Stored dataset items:
■ ■ ■

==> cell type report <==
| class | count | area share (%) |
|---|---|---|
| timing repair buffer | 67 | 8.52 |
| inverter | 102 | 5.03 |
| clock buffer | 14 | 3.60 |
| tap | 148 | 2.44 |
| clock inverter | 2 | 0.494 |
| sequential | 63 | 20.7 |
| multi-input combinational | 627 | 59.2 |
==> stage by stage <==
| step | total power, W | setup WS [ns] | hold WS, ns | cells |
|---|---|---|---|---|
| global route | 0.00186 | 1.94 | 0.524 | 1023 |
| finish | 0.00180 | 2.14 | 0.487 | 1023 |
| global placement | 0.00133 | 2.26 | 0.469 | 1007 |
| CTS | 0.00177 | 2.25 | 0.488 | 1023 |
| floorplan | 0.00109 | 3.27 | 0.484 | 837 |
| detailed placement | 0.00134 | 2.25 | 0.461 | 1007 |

■ ■ ■

## [Task]
Reproduce exactly every line between the line with "0.487 | 1023 |" and the last line of the records above, both included.

## [Output]
| finish | 0.00180 | 2.14 | 0.487 | 1023 |
| global placement | 0.00133 | 2.26 | 0.469 | 1007 |
| CTS | 0.00177 | 2.25 | 0.488 | 1023 |
| floorplan | 0.00109 | 3.27 | 0.484 | 837 |
| detailed placement | 0.00134 | 2.25 | 0.461 | 1007 |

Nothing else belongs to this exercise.